Transat AG2R. Armel Le Cléac’h avec Erwan Le Roux

Transat Ag2r erwan le Roux et Armel Le Cleac'h
Transat Ag2r erwan le Roux et Armel Le Cleac'h

Tout en continuant à veiller de près sur la construction de son nouvel Ultim, Armel Le Cléac’h entamera sa deuxième saison en Figaro 3 avec en ligne de mire la Transat AG2R La Mondiale à laquelle il participera en double avec Erwan Le Roux.
Un défi qu’il aborde avec enthousiasme : « en 2019, j’étais revenu dans la discipline afin de rester affuté physiquement. Je savais que ça allait être compliqué mais ça m’a permis de voir où se situait mon niveau. Cette nouvelle saison, je l’aborde avec davantage d’ambition en matière de résultats ».

Avant de participer à la Solitaire du Figaro dont le départ sera donné fin août, le tenant du titre du Vendée Globe passera un premier test : la Transat AG2R La Mondiale dont le départ sera donné le 19 avril prochain à Concarneau. Une course qu’Armel connaît bien puisqu’il l’a remporté à deux reprises, en 2004 et 2010. « À chaque fois, je me suis imposé devant un bateau de Banque Populaire. Désormais, j’espère offrir la victoire à l’équipe ! » Pour y parvenir, le navigateur pourra compter sur un renfort de poids, celui d’Erwan Le Roux.
« Même si nous avons très peu eu l’occasion de naviguer ensemble, nous avons commencé quasiment au même moment, lors de la Solo Le Télégramme ». Armel salue également les « qualités humaines » du Morbihannais et apprécie « sa capacité à pouvoir barrer sur un Figaro 3 aux allures rapides et au portant ».

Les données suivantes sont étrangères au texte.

===== config.mk =====
export PLATFORM = sky130hd
export DESIGN_NAME = alc_ctrl
export DESIGN_NICKNAME = d
export VERILOG_FILES = /design/src/alc_pkg.sv /design/src/alc_ctrl.sv
export SDC_FILE = /design/constraint.sdc
export NUM_CORES = 1
export LEC_CHECK = 0
export ABC_AREA = 0
export ABC_CLOCK_PERIOD_IN_PS = 1870
export BUFFER_PORTS_ARGS = -buffer_cell sky130_fd_sc_hd__buf_2
export CAP_MARGIN = 20
export CORE_AREA = 4 4 41 43
export CTS_CLUSTER_DIAMETER = 30
export DETAILED_ROUTE_END_ITERATION = 10
export DIE_AREA = 0 0 45 47
export GPL_TIMING_DRIVEN = 1
export SYNTH_ARGS = -nofsm -noshare
export SYNTH_HDL_FRONTEND = slang
export SYNTH_SLANG_ARGS = --single-unit

===== constraint.sdc =====
create_clock -name clock -period 1.87 [get_ports clock]
set_input_delay 0.561 -clock clock [delete_from_list [all_inputs] [get_ports clock]]
set_output_delay 0.561 -clock clock [all_outputs]
set_load 0.02 [all_outputs]

===== src/alc_pkg.sv =====
// shared types and constants for the array list with cursor
`default_nettype none

package alc_pkg;

   localparam int DEFAULT_CAPACITY = 128;
   localparam int DATA_W           = 32;
   localparam int COUNT_W          = 8;

   typedef enum logic [1:0] {
      CMD_INSERT = 2'd0,
      CMD_FIRST  = 2'd1,
      CMD_NEXT   = 2'd2,
      CMD_REMOVE = 2'd3
   } cmd_code_type;

   typedef enum logic [1:0] {
      ST_OK        = 2'd0,
      ST_FULL      = 2'd1,
      ST_END       = 2'd2,
      ST_NO_CURSOR = 2'd3
   } status_code_type;

   typedef enum logic [2:0] {
      RD_NONE,
      RD_FIRST,
      RD_NEXT,
      RD_CUR,
      RD_SHIFT
   } rd_sel_type;

   typedef enum logic [2:0] {
      S_IDLE,
      S_EVAL,
      S_CAPT,
      S_SH_RD,
      S_SH_WR,
      S_RESP
   } state_type;

   // controller to datapath
   typedef struct packed {
      logic            accept;
      logic            set_status;
      status_code_type status_code;
      rd_sel_type      rd_sel;
      logic            capture;
      logic            sh_wr;
      logic            respond;
   } ctrl_type;

   // datapath to controller
   typedef struct packed {
      cmd_code_type cmd;
      logic         full;
      logic         empty;
      logic         at_end;
      logic         no_cursor;
      logic         shift_more;
   } stat_type;

endpackage

`default_nettype wire


===== src/alc_ctrl.sv =====
// command sequencer for the array list with cursor
`default_nettype none

module alc_ctrl (
   input  wire logic              clock,
   input  wire logic              reset,
   input  wire logic              start,
   input  wire alc_pkg::stat_type stat,
   output alc_pkg::ctrl_type      ctrl,
   output logic                   busy
);

   alc_pkg::state_type state_ff, state_in;

   always_ff @(posedge clock) begin
      if (reset) begin
         state_ff <= alc_pkg::S_IDLE;
      end else begin
         state_ff <= state_in;
      end
   end

   // next state
   always_comb begin
      state_in = state_ff;
      case (state_ff)
         alc_pkg::S_IDLE: begin
            if (start) state_in = alc_pkg::S_EVAL;
         end
         alc_pkg::S_EVAL: begin
            case (stat.cmd)
               alc_pkg::CMD_FIRST:  state_in = stat.empty ? alc_pkg::S_RESP : alc_pkg::S_CAPT;
               alc_pkg::CMD_NEXT:   state_in = stat.at_end ? alc_pkg::S_RESP : alc_pkg::S_CAPT;
               alc_pkg::CMD_REMOVE: state_in = stat.no_cursor ? alc_pkg::S_RESP : alc_pkg::S_CAPT;
               default:             state_in = alc_pkg::S_RESP;
            endcase
         end
         alc_pkg::S_CAPT: begin
            state_in = (stat.cmd == alc_pkg::CMD_REMOVE) ? alc_pkg::S_SH_RD : alc_pkg::S_RESP;
         end
         alc_pkg::S_SH_RD: begin
            state_in = stat.shift_more ? alc_pkg::S_SH_WR : alc_pkg::S_RESP;
         end
         alc_pkg::S_SH_WR: state_in = alc_pkg::S_SH_RD;
         alc_pkg::S_RESP:  state_in = alc_pkg::S_IDLE;
         default:          state_in = alc_pkg::S_IDLE;
      endcase
   end

   // outputs
   always_comb begin
      ctrl             = '0;
      ctrl.status_code = alc_pkg::ST_OK;
      ctrl.rd_sel      = alc_pkg::RD_NONE;
      busy             = (state_ff != alc_pkg::S_IDLE);
      case (state_ff)
         alc_pkg::S_IDLE: begin
            ctrl.accept = start;
         end
         alc_pkg::S_EVAL: begin
            case (stat.cmd)
               alc_pkg::CMD_INSERT: begin
                  if (stat.full) begin
                     ctrl.set_status  = 1'b1;
                     ctrl.status_code = alc_pkg::ST_FULL;
                  end
               end
               alc_pkg::CMD_FIRST: begin
                  if (stat.empty) begin
                     ctrl.set_status  = 1'b1;
                     ctrl.status_code = alc_pkg::ST_END;
                  end else begin
                     ctrl.rd_sel = alc_pkg::RD_FIRST;
                  end
               end
               alc_pkg::CMD_NEXT: begin
                  if (stat.at_end) begin
                     ctrl.set_status  = 1'b1;
                     ctrl.status_code = alc_pkg::ST_END;
                  end else begin
                     ctrl.rd_sel = alc_pkg::RD_NEXT;
                  end
               end
               alc_pkg::CMD_REMOVE: begin
                  if (stat.no_cursor) begin
                     ctrl.set_status  = 1'b1;
                     ctrl.status_code = alc_pkg::ST_NO_CURSOR;
                  end else begin
                     ctrl.rd_sel = alc_pkg::RD_CUR;
                  end
               end
               default: ;
            endcase
         end
         alc_pkg::S_CAPT: begin
            ctrl.capture = 1'b1;
         end
         alc_pkg::S_SH_RD: begin
            if (stat.shift_more) ctrl.rd_sel = alc_pkg::RD_SHIFT;
         end
         alc_pkg::S_SH_WR: begin
            ctrl.sh_wr = 1'b1;
         end
         alc_pkg::S_RESP: begin
            ctrl.respond = 1'b1;
         end
         default: ;
      endcase
   end

endmodule

`default_nettype wire


==> metrics.txt <==
# TYPE chip_impl_metric gauge
chip_impl_info{name="top_regs",value="state_ff (3)"} 1
chip_impl_metric{name="synth-seq-area-share",unit=""} 0.167
chip_impl_metric{name="route.detailed.drc",unit=""} 0
chip_impl_metric{name="x_dimension_of_the_die",unit="um"} 45
chip_impl_metric{name="clock_tree.htree_level_count",unit=""} 1
chip_impl_info{name="critical_path.reg2reg.startpoint",value="state_ff[0]$_SDFFE_PP0P_"} 1
chip_impl_metric{name="min_path_cells",unit=""} 3
chip_impl_metric{name="cts.reportedPaths.clkPinSlew",unit="ns"} 0.04
chip_impl_metric{name="area.growth.synth_to_final",unit="%"} 86.8
chip_impl_metric{name="ios",unit=""} 21
chip_impl_info{name="min_delay_worst_type",value="in2reg"} 1
chip_impl_metric{name="dp.cells",unit=""} 93
chip_impl_metric{name="reg2reg_setup_slack",unit="ns"} 0.62
chip_impl_metric{name="vias",unit=""} 483
chip_impl_info{name="min_to",value="state_ff[2]$_SDFFE_PP0P_"} 1
chip_impl_metric{name="postRouteAntennaNets",unit=""} 0
chip_impl_metric{name="cts_num_sinks",unit=""} 3
chip_impl_metric{name="met1_length",unit="um"} 466
chip_impl_metric{name="synth-edff-count",unit=""} 0
chip_impl_metric{name="power_leakage",unit="uW"} 0.000333
chip_impl_metric{name="largest_register_ffs",unit=""} 3
chip_impl_metric{name="initial_utilization",unit=""} 0.277
chip_impl_info{name="timing.setup.critical_path_class",value="reg2out"} 1
chip_impl_info{name="critical_path.startpoint_type",value="flop"} 1
chip_impl_info{name="cp_slowest_cell",value="sky130_fd_sc_hd__or3_4"} 1
chip_impl_metric{name="post-route-util",unit=""} 0.517
chip_impl_metric{name="layout_setup_ws",unit="ns"} -0.00841
chip_impl_metric{name="final_slew_viol_count",unit=""} 0
chip_impl_metric{name="routedWlPerCell",unit="um"} 11.4
chip_impl_info{name="tritoncts",value="built"} 1
chip_impl_info{name="crit_chain",value="inv_2, or3_4, a211oi_2, buf_4"} 1
chip_impl_info{name="min_from",value="reset"} 1
chip_impl_metric{name="global_route.overflow_total",unit=""} 0
chip_impl_metric{name="grt_antenna_before_repair",unit=""} 0
chip_impl_info{name="grt_setup_unrepaired",value="true"} 1
chip_impl_metric{name="firstDrtPassIters",unit=""} 3
chip_impl_metric{name="grt_pass1_wl",unit="mm"} 1.81
chip_impl_metric{name="critical_path_peak_fanout",unit=""} 4
chip_impl_info{name="ys.flop_type",value="sky130_fd_sc_hd__dfxtp_1"} 1
chip_impl_info{name="setup.worst_path.end_class",value="output port"} 1
chip_impl_info{name="synth_area_leaders",value="sky130_fd_sc_hd__dfxtp_1 17%, sky130_fd_sc_hd__nor3b_1 6.3%, sky130_fd_sc_hd__a21oi_1 5.6%, sky130_fd_sc_hd__a31oi_1 5.2%, sky130_fd_sc_hd__nor3_1 4.2%"} 1
chip_impl_metric{name="power",unit="uW"} 391
chip_impl_metric{name="syn_nets",unit=""} 59
chip_impl_metric{name="yosysTopAreaCellShare",unit=""} 0.167
chip_impl_metric{name="worst_skew_pair.late_latency",unit="ns"} 0.23
chip_impl_metric{name="postCtsHoldBufs",unit=""} 0
chip_impl_metric{name="core-area",unit="mm^2"} 0.00130
chip_impl_metric{name="timing.slew.headroom",unit=""} 0.802
chip_impl_metric{name="finalCriticalPeriod",unit="ns"} 1.88
chip_impl_metric{name="setup_viol",unit=""} 1
chip_impl_metric{name="power.ir.vdd_worst",unit="uV"} 240
chip_impl_metric{name="fmaxAchievable",unit="MHz"} 532
chip_impl_metric{name="grt_start_max_net_pins",unit=""} 10
chip_impl_info{name="layout_common_cells",value="18 x sky130_fd_sc_hd__buf_4, 13 x sky130_fd_sc_hd__buf_2, 4 x sky130_fd_sc_hd__buf_6"} 1
chip_impl_metric{name="initialDrtViolationCount",unit=""} 3
chip_impl_metric{name="cp_peak_stage_delay",unit="ns"} 0.37
chip_impl_metric{name="antenna-diode-count",unit=""} 0
chip_impl_info{name="highest_metal_layer_used_by_the_detailed_router",value="met3"} 1
chip_impl_metric{name="dieHeight",unit="um"} 47
chip_impl_info{name="cts.root.buffer_cell",value="sky130_fd_sc_hd__clkbuf_4"} 1
chip_impl_metric{name="synth_seq_cells",unit=""} 3
chip_impl_metric{name="placement_rows",unit=""} 13
chip_impl_info{name="registers.top_by_ff_count",value="state_ff"} 1
chip_impl_metric{name="fin_cells",unit=""} 99
chip_impl_metric{name="grt_pass1_vias",unit=""} 473
chip_impl_metric{name="synthesis.yosys.warnings",unit=""} 0
chip_impl_metric{name="async_reset_ff_frac",unit=""} 0
chip_impl_metric{name="met2WireLength",unit="um"} 570
chip_impl_metric{name="dp.final_hpwl",unit="um"} 849
chip_impl_metric{name="drt_wl_total",unit="mm"} 1.13
chip_impl_info{name="yosys.area.top_type",value="sky130_fd_sc_hd__dfxtp_1"} 1
chip_impl_metric{name="place.gp.congestion",unit=""} 0.714
chip_impl_metric{name="fillers",unit=""} 143
chip_impl_metric{name="final_clock_skew",unit="ns"} 0.00457
chip_impl_metric{name="crit_arrival",unit="ns"} 1.32
chip_impl_metric{name="numCtsBuffers",unit=""} 3
chip_impl_info{name="final_common_cell",value="sky130_fd_sc_hd__buf_4"} 1
chip_impl_metric{name="timing_hold_violations_final",unit=""} 0
chip_impl_metric{name="worst-slew-pin-transition",unit="ns"} 0.294
chip_impl_metric{name="syn_avg_cell_area",unit="um^2"} 7.35
chip_impl_metric{name="number_of_nets_in_the_finished_design",unit=""} 95
chip_impl_metric{name="placement.setup.worst_slack",unit="ns"} -0.105
chip_impl_metric{name="drive_gt1_frac",unit=""} 0.631
chip_impl_metric{name="mappedNetlistArea",unit="um^2"} 360
chip_impl_metric{name="max-cap-violations",unit=""} 0
chip_impl_metric{name="synthDistinctLibCells",unit=""} 30
chip_impl_metric{name="clockBufferDepth",unit=""} 2
chip_impl_metric{name="portBuffers",unit=""} 20
chip_impl_metric{name="worst-endpoint-required",unit="ns"} 1.31
chip_impl_info{name="status",value="finished, violations left"} 1
chip_impl_metric{name="post_synth_inst_count",unit=""} 49
chip_impl_metric{name="setup_total_negative_slack",unit="ns"} -0.00841
chip_impl_metric{name="met3WireLength",unit="um"} 94
chip_impl_metric{name="final_cycle_utilization_of_the_critical_path",unit=""} 1.00
chip_impl_metric{name="die-area",unit="mm^2"} 0.00212
chip_impl_metric{name="grtUsageTotal",unit=""} 0.121
chip_impl_info{name="violations",value="setup timing"} 1
chip_impl_metric{name="power.density_cell_area",unit="mW/mm^2"} 580
chip_impl_metric{name="worst_r2r_path_depth",unit=""} 4
chip_impl_metric{name="post_drt_via_cell_ratio",unit=""} 4.88
chip_impl_info{name="worst_r2r_endpoint",value="state_ff[0]$_SDFFE_PP0P_"} 1
[cell families (layout without fill, tap and decap cells)]
logic type / count (synthesis) / count (layout) / synth area share
compound gates: 14 / 14 / 0.264
mux: 2 / 2 / 0.0660
flops: 3 / 3 / 0.167
buf+inv: 8 / 43 / 0.128
simple gates: 22 / 22 / 0.375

Erwan Le Roux peut en effet se targuer d’une solide expérience, sur de nombreux supports. En Multi50, il a notamment brillé à la Route du Rhum (vainqueur en 2014, 2e en 2018), à la Transat Jacques Vabre (vainqueur en 2009, 2013, 2015 et 2e en 2017) ou à la Transat Québec-Saint Malo (vainqueur en 2012). Le co-skipper ne cache pas son plaisir de revenir en Figaro : « je trouve cela passionnant d’avoir l’opportunité de pouvoir développer encore un peu le bateau, d’améliorer la performance. Je suis persuadé que nous formerons un bon binôme et que nous serons très complémentaires à bord. »
L’association avec Armel est également une source de motivation : « c’est un skipper tenace en mer, pointilleux dans sa préparation et fin dans ses analyses météo ». À 46 ans, le Morbihannais est également ravi de « découvrir le fonctionnement d’une équipe réputée, ce qui sera à coup sûr très enrichissant ». Le programme d’entraînement débutera après la mise à l’eau du bateau, à la fin janvier.